Niet veel later ging ik af, maar wel met een score van 60.420 punten, wat me bovenaan mijn vriendenklassement katapulteerde. Het was meteen ook het einde van mijn laatste twijfels over Threes!: dit is écht die zeldzame game die eindeloos blijft groeien, zoals de makers met een subtiel woordgrapje beloven.

Bij verschijning begin februari viel Threes! direct op, een unieke, intelligente puzzelgame temidden van duizenden ongeïnspireerde appstore-spelletjes. Het voelde als een combinatie van Rubiks kubus en Tetris; een dynamische schuifpuzzel met steeds nieuwe tegels, die tegelijk bewegen en kunnen worden gecombineerd. Rubiks kubus en Tetris zijn niet de minste referentiepunten, maar ze zijn terecht; in alle drie de gevallen hebben de makers iets volstrekt nieuws uitgevonden.

Toen Threes! werd nagemaakt door minder creatieve zielen, publiceerden de Amerikaanse ontwikkelaars Asher Vollmer en Greg Wohlwend de e-mailconversatie van het jaar dat ze ermee bezig waren. Niet alleen bewijzen de mails de oorspronkelijkheid van de game, ze geven ook een boeiend inzicht in het ontwerpproces. Vollmer en Wohlwend breidden hun spel uit met allerhande tierlantijnen, om die vervolgens weer te schrappen. Het zal een combinatie van vakmanschap, uithoudingsvermogen en toeval zijn geweest dat ze uitkwamen bij de uiteindelijke elegante spelregels.
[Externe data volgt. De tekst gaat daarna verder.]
==> src/rtl/fbs_pkg.sv <==
package fbs_pkg;
    typedef enum logic [1:0] {
        ST_IDLE   = 2'd0,
        ST_SEARCH = 2'd1,
        ST_LOCKED = 2'd2
    } fbs_state_e;
endpackage

==> src/rtl/fbs_dir_memory.sv <==
// Remembers the direction of the last accepted decision and flags a reversal.
module fbs_dir_memory (
    input  logic clk,
    input  logic rst_n,
    input  logic clear,
    input  logic capture,
    input  logic dir_up,
    output logic reversal
);
    logic prev_up;
    logic have_prev;

    always_ff @(posedge clk or negedge rst_n) begin
        if (!rst_n) begin
            prev_up   <= 1'b0;
            have_prev <= 1'b0;
        end else if (clear) begin
            have_prev <= 1'b0;
        end else if (capture) begin
            prev_up   <= dir_up;
            have_prev <= 1'b1;
        end
    end

    assign reversal = have_prev && (dir_up != prev_up);
endmodule

==> src/rtl/fbs_sat_step.sv <==
// Saturating add or subtract of a power-of-two step.
module fbs_sat_step #(
    parameter int W_CTRL = 8,
    parameter int POS_W  = $clog2(W_CTRL)
) (
    input  logic [W_CTRL-1:0] word_in,
    input  logic [POS_W-1:0]  pos,
    input  logic              up,
    output logic [W_CTRL-1:0] word_out
);
    localparam logic [W_CTRL-1:0] FULL = {W_CTRL{1'b1}};

    logic [W_CTRL:0] step_ext;
    logic [W_CTRL:0] sum_ext;

    always_comb begin
        step_ext = (W_CTRL+1)'(1) << pos;
        sum_ext  = {1'b0, word_in} + step_ext;
        if (up) begin
            word_out = sum_ext[W_CTRL] ? FULL : sum_ext[W_CTRL-1:0];
        end else if ({1'b0, word_in} < step_ext) begin
            word_out = '0;
        end else begin
            word_out = word_in - step_ext[W_CTRL-1:0];
        end
    end
endmodule

==> src/rtl/fbs_tracker.sv <==
module fbs_tracker
    import fbs_pkg::*;
#(
    parameter int W_CTRL = 8,
    parameter int POS_W  = $clog2(W_CTRL)
) (
    input  logic              clk,
    input  logic              rst_n,
    input  logic              start,
    input  logic              dec_valid,
    input  logic              dec_up,
    output logic [W_CTRL-1:0] ctrl_word,
    output logic [POS_W-1:0]  step_pos,
    output logic              freq_lock
);
    localparam logic [W_CTRL-1:0] MID_WORD = W_CTRL'(1) << (W_CTRL - 1);
    localparam logic [POS_W-1:0]  TOP_POS  = POS_W'(W_CTRL - 1);

    fbs_state_e state, state_nx;

    logic             reversal;
    logic             accept;
    logic             at_lsb;
    logic [POS_W-1:0] eff_pos;
    logic [W_CTRL-1:0] stepped_word;

    assign accept = (state == ST_SEARCH) && dec_valid && !start;
    assign at_lsb = (step_pos == '0);
    assign eff_pos = (reversal && !at_lsb) ? step_pos - POS_W'(1) : step_pos;

    fbs_dir_memory u_dir (
        .clk      (clk),
        .rst_n    (rst_n),
        .clear    (start),
        .capture  (accept),
        .dir_up   (dec_up),
        .reversal (reversal)
    );

    fbs_sat_step #(
        .W_CTRL (W_CTRL),
        .POS_W  (POS_W)
    ) u_step (
        .word_in  (ctrl_word),
        .pos      (eff_pos),
        .up       (dec_up),
        .word_out (stepped_word)
    );

    // State register
    always_ff @(posedge clk or negedge rst_n) begin
        if (!rst_n) state <= ST_IDLE;
        else        state <= state_nx;
    end

    // Transitions
    always_comb begin
        state_nx = state;
        unique case (state)
            ST_IDLE:   if (start) state_nx = ST_SEARCH;
            ST_SEARCH: begin
                if (start)                            state_nx = ST_SEARCH;
                else if (accept && reversal && at_lsb) state_nx = ST_LOCKED;
            end
            ST_LOCKED: if (start) state_nx = ST_SEARCH;
            default:   state_nx = ST_IDLE;
        endcase
    end

    // Outputs
    always_ff @(posedge clk or negedge rst_n) begin
        if (!rst_n) begin
            ctrl_word <= MID_WORD;
            step_pos  <= TOP_POS;
            freq_lock <= 1'b0;
        end else if (start) begin
            ctrl_word <= MID_WORD;
            step_pos  <= TOP_POS;
            freq_lock <= 1'b0;
        end else if (accept) begin
            if (reversal && at_lsb) begin
                freq_lock <= 1'b1;
            end else begin
                step_pos  <= eff_pos;
                ctrl_word <= stepped_word;
            end
        end
    end
endmodule
[src/rtl/vfmt_top.sv]
module vfmt_top
    import vfmt_pkg::*;
#(
    parameter int PIX    = 720,
    parameter int LINE_W = 10,
    parameter int NLT    = 23,
    parameter int ADC_W  = 10
) (
    input  logic              clk,
    input  logic              rst,
    input  logic              hblank_i,
    input  logic              field_i,
    input  logic              vblank_i,
    input  logic [LINE_W-1:0] line_i,
    input  logic [4*NLT-1:0]  type_tbl_i,
    input  logic              sup_codes_i,
    input  logic              tst_en_i,
    input  logic              tst_hi_i,
    input  logic              tst_dual_i,
    input  logic [ADC_W-1:0]  adc_a_i,
    input  logic [ADC_W-1:0]  adc_b_i,
    input  logic              vid_valid_i,
    output logic              vid_ready_o,
    input  logic [7:0]        vid_c_i,
    input  logic [7:0]        vid_y_i,
    input  logic              raw_valid_i,
    output logic              raw_ready_o,
    input  logic [7:0]        raw_i,
    output logic [7:0]        dout_o,
    output logic              underrun_o
);
    slot_t      slot;
    logic       raw_line, miss, tsel_q;
    logic [7:0] byte_d;

    vfmt_line_type #(.LINE_W(LINE_W), .FIRST(2), .NLT(NLT)) u_ltype (
        .line_i(line_i), .tbl_i(type_tbl_i), .raw_o(raw_line));

    vfmt_seq #(.PIX(PIX)) u_seq (
        .clk(clk), .rst(rst), .test_i(tst_en_i), .hblank_i(hblank_i),
        .field_i(field_i), .vblank_i(vblank_i), .raw_line_i(raw_line), .slot_o(slot));

    vfmt_byte_sel #(.ADC_W(ADC_W)) u_sel (
        .slot_i(slot), .sup_i(sup_codes_i), .vid_valid_i(vid_valid_i),
        .vid_c_i(vid_c_i), .vid_y_i(vid_y_i), .raw_valid_i(raw_valid_i), .raw_i(raw_i),
        .adc_a_i(adc_a_i), .adc_b_i(adc_b_i), .tst_hi_i(tst_hi_i), .tsel_i(tsel_q),
        .byte_o(byte_d), .miss_o(miss));

    assign vid_ready_o = (slot.kind == SL_LUM);
    assign raw_ready_o = (slot.kind == SL_LUM) && slot.raw;

    always_ff @(posedge clk) begin
        if (rst) begin
            dout_o     <= BLK_Y;
            underrun_o <= 1'b0;
            tsel_q     <= 1'b0;
        end else begin
            dout_o     <= byte_d;
            underrun_o <= underrun_o | miss;
            tsel_q     <= tst_en_i && tst_dual_i && !tsel_q;
        end
    end

    // the missing-sample flag never clears outside reset
    p_under_sticky_r11: assert property (@(posedge clk) disable iff (rst)
        underrun_o |=> underrun_o);

    // no sample is consumed during the test override
    p_test_quiet_r9: assert property (@(posedge clk) disable iff (rst)
        tst_en_i |-> (!vid_ready_o && !raw_ready_o));

    // composite samples are only taken together with a processed item slot
    p_raw_with_vid_r10: assert property (@(posedge clk) disable iff (rst)
        raw_ready_o |-> vid_ready_o);

    // an unsuppressed code byte carries the marker bit and the slot's flags
    p_code_flags_r3: assert property (@(posedge clk) disable iff (rst)
        (slot.kind == SL_REF && slot.idx == 2'd3 && !sup_codes_i)
        |=> (dout_o[7] && dout_o[6] == $past(slot.f) && dout_o[5] == $past(slot.v)
             && dout_o[4] == $past(slot.h)));
endmodule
Heb overigens vooral geen medelijden met Vollmer en Wohlwend. De gratis kloons werden vaker gedownload, maar Threes! kost dan ook twee euro. De game boert prima; dagelijks wordt hij in totaal voor 8,5 jaar aan speluren gespeeld.
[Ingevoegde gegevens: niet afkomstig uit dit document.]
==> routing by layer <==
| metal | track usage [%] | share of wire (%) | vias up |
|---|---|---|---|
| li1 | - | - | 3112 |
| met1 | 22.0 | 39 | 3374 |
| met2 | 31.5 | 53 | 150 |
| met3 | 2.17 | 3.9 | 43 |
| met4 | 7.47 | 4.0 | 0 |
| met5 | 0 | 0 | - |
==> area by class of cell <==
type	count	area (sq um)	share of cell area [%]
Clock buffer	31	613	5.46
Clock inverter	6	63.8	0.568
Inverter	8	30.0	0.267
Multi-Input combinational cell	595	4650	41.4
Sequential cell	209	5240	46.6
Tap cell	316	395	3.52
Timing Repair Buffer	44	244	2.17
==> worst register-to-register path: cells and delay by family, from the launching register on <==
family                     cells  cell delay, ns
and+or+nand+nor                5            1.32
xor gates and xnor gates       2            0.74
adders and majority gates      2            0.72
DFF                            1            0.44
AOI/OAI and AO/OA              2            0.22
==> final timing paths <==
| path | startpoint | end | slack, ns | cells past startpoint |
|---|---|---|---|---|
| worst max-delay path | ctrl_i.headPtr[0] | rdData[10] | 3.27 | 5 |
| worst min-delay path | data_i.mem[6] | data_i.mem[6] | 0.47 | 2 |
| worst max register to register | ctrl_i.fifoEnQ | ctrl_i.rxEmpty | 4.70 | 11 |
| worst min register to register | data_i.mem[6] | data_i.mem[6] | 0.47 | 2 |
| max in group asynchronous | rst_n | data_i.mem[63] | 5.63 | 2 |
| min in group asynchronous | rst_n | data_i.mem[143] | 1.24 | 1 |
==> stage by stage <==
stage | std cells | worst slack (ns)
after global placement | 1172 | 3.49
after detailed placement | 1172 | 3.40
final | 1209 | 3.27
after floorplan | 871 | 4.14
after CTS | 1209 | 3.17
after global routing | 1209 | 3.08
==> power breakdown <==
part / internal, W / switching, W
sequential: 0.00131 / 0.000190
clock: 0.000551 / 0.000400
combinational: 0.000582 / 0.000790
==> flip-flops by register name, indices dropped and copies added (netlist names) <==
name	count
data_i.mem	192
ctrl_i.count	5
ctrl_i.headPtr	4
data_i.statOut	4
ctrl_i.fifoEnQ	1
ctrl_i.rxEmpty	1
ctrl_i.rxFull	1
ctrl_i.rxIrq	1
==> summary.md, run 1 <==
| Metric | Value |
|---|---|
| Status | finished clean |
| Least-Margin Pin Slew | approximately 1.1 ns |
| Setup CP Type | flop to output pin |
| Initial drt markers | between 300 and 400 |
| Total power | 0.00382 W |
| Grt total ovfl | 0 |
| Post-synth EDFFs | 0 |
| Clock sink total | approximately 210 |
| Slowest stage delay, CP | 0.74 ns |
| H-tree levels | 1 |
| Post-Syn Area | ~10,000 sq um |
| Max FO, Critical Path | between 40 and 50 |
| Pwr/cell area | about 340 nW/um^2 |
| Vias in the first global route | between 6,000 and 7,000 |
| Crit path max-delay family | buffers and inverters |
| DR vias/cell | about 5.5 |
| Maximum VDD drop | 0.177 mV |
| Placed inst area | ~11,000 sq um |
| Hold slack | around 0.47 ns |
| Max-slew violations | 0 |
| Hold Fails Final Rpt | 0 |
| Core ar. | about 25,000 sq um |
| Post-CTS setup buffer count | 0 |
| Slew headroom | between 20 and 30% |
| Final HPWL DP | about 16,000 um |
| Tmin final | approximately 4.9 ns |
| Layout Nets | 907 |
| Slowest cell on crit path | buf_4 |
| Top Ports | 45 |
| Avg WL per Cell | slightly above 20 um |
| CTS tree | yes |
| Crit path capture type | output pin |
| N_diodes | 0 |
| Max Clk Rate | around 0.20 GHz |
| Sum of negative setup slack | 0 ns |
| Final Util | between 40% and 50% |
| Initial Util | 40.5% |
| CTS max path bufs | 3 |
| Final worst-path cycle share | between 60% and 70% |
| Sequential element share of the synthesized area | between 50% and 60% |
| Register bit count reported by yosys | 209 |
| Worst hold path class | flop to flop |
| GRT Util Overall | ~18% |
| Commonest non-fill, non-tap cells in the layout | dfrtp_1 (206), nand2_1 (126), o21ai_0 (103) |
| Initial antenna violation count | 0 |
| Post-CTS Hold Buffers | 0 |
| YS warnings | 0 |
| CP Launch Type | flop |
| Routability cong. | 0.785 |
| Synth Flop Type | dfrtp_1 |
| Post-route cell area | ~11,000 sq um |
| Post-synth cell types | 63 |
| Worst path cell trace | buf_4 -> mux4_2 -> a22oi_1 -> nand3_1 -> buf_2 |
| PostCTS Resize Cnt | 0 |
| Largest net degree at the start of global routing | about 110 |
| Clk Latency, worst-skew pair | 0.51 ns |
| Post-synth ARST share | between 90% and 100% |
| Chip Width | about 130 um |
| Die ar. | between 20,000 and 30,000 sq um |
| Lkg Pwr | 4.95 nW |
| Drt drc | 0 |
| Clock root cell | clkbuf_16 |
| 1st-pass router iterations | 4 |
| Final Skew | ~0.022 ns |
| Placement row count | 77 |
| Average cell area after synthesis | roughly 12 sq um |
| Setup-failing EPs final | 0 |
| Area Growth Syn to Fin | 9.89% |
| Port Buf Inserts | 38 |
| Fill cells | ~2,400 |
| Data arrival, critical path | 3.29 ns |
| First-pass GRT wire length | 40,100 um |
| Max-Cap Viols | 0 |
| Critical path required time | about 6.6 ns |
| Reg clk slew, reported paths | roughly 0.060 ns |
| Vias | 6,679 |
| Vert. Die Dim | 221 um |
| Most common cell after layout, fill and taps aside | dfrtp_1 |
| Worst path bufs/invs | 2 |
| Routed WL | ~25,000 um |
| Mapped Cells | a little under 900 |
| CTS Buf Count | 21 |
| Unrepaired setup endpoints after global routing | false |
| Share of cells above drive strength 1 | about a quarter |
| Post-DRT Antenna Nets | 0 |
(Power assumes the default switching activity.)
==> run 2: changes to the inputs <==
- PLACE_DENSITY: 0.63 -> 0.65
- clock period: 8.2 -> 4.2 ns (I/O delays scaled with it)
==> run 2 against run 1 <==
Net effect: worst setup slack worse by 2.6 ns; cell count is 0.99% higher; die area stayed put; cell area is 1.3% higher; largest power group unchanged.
`config.mk`:
```
export PLATFORM = sky130hd
export DESIGN_NAME = split_mv_resolver
export DESIGN_NICKNAME = d
export VERILOG_FILES = /design/src/rtl/split_mv_resolver.sv
export SDC_FILE = /design/constraint.sdc
export NUM_CORES = 2
export LEC_CHECK = 0
export ABC_CLOCK_PERIOD_IN_PS = 5010
export CORE_AREA = 2 2 511 513
export DETAILED_ROUTE_END_ITERATION = 16
export DIE_AREA = 0 0 513 515
export PLACE_DENSITY = 0.34
export SYNTH_ARGS = -nofsm -noshare
export SYNTH_HDL_FRONTEND = slang
export SYNTH_SLANG_ARGS = --single-unit
```
`constraint.sdc`:
```
create_clock -name clk -period 5.01 [get_ports clk]
set_clock_uncertainty 0.1 [all_clocks]
set_input_delay 1.002 -clock clk [delete_from_list [all_inputs] [get_ports clk]]
set_output_delay 1.002 -clock clk [all_outputs]
set_load 0.02 [all_outputs]
```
Veelzeggend is dat er geen simpele tips zijn om er goed in te worden. Ja, het helpt om op één van de hoeken van het speelveld te focussen, al moet je je daar ook niet op blindstaren. Concreter worden de adviezen niet. Zelf klooide ik aanvankelijk maar wat aan, tevreden met het prettige gevoel van het schuiven, door elastische animaties en klinkende geluidseffecten; Threes! zit ook op dat vlak uitstekend in elkaar. Pas langzaam begon ik toen patronen te zien. Gevallen waar bepaalde zetten bij bepaalde tegelformaties vaak productief bleken.
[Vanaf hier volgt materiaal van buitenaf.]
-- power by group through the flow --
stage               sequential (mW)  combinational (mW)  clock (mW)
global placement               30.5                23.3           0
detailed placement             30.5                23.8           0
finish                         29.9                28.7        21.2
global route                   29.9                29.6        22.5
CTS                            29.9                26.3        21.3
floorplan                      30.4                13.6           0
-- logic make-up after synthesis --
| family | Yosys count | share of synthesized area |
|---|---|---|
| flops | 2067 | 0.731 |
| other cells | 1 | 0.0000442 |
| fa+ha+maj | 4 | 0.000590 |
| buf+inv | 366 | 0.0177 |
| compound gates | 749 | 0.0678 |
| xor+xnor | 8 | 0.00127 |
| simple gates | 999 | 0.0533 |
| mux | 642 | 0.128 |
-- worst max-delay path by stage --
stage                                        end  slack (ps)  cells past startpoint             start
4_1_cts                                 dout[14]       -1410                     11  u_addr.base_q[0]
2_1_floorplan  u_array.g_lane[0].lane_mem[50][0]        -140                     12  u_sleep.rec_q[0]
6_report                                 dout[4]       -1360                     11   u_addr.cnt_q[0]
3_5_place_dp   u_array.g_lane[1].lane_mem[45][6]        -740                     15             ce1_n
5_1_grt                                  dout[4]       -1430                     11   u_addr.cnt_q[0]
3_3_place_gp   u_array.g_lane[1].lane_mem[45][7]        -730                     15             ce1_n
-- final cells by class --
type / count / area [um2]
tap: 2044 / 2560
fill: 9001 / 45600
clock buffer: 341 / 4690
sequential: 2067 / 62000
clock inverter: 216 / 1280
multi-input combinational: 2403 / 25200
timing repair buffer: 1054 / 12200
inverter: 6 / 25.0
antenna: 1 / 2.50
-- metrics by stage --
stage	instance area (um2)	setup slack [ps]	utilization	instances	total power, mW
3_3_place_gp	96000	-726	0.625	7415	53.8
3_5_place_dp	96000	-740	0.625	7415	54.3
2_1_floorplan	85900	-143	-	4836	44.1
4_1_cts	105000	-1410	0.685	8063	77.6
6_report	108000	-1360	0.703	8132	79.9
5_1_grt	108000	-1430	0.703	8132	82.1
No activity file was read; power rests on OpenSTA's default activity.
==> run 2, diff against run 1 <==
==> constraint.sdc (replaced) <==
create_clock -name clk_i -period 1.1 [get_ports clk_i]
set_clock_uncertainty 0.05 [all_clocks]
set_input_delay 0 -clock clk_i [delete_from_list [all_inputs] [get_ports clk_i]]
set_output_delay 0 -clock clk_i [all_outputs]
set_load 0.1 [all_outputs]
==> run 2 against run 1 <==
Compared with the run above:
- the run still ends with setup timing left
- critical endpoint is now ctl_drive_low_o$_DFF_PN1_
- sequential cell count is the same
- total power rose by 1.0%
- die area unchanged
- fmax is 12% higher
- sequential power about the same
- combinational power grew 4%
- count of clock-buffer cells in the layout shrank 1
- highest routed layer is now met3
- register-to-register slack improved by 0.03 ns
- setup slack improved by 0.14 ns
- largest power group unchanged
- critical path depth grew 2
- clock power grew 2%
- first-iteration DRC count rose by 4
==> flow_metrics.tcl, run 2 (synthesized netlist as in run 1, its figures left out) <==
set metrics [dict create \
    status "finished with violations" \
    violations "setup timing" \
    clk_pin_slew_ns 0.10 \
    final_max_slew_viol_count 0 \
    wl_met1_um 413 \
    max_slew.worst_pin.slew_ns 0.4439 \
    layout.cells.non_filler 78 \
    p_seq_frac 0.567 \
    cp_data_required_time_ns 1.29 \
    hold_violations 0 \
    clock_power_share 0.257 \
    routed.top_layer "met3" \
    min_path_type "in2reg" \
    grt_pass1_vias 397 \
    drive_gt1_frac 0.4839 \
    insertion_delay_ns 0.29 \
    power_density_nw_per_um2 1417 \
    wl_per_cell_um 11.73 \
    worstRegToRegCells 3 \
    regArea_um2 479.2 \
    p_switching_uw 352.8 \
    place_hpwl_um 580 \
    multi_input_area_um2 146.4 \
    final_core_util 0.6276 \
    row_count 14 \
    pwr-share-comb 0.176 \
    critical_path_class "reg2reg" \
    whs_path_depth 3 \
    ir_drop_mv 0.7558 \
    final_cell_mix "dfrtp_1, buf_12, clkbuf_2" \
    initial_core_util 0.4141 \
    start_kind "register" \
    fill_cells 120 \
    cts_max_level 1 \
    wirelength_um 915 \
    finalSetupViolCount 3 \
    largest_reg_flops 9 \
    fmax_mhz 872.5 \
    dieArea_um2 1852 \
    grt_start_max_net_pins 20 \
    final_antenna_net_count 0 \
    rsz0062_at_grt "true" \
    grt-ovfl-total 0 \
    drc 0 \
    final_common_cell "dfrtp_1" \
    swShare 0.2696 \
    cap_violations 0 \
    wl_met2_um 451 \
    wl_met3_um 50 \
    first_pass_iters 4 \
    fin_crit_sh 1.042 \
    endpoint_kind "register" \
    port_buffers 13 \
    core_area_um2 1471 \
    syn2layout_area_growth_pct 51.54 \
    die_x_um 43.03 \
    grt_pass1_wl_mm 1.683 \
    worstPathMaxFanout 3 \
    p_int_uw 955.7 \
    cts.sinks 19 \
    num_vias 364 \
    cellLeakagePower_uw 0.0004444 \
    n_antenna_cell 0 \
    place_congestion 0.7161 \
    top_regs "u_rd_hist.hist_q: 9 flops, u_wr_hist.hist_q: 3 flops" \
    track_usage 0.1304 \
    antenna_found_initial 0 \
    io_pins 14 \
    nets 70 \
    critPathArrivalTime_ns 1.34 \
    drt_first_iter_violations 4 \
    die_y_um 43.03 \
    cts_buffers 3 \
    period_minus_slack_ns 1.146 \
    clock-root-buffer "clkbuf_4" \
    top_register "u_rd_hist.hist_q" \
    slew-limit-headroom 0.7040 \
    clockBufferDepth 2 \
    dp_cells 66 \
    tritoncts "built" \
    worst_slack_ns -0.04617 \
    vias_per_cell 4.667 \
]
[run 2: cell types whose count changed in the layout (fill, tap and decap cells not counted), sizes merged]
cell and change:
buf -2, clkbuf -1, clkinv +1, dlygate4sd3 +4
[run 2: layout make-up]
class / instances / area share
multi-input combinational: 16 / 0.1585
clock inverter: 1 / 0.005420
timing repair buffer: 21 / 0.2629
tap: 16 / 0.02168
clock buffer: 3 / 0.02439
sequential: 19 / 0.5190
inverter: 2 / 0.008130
Toch begon ik na een paar maanden te twijfelen, omdat ik schijnbaar niet meer beter werd. Tot tijdens die zwoele nacht laatst het tegendeel bleek. Ik was al een paar dagen op een iets andere manier aan het spelen, met het onderbuikgevoel dat dit me verder zou brengen. Net zo lang tot het iets opleverde.

In die zin lijkt Threes! op schaken, ook een spel waarin het gaat om patroonherkenning. De echte schaakmeesters kenmerken zich door een omvangrijk mentaal overzicht van eerdere gespeelde potjes. Wederom niet het minste referentiepunt, maar Threes! verdient het.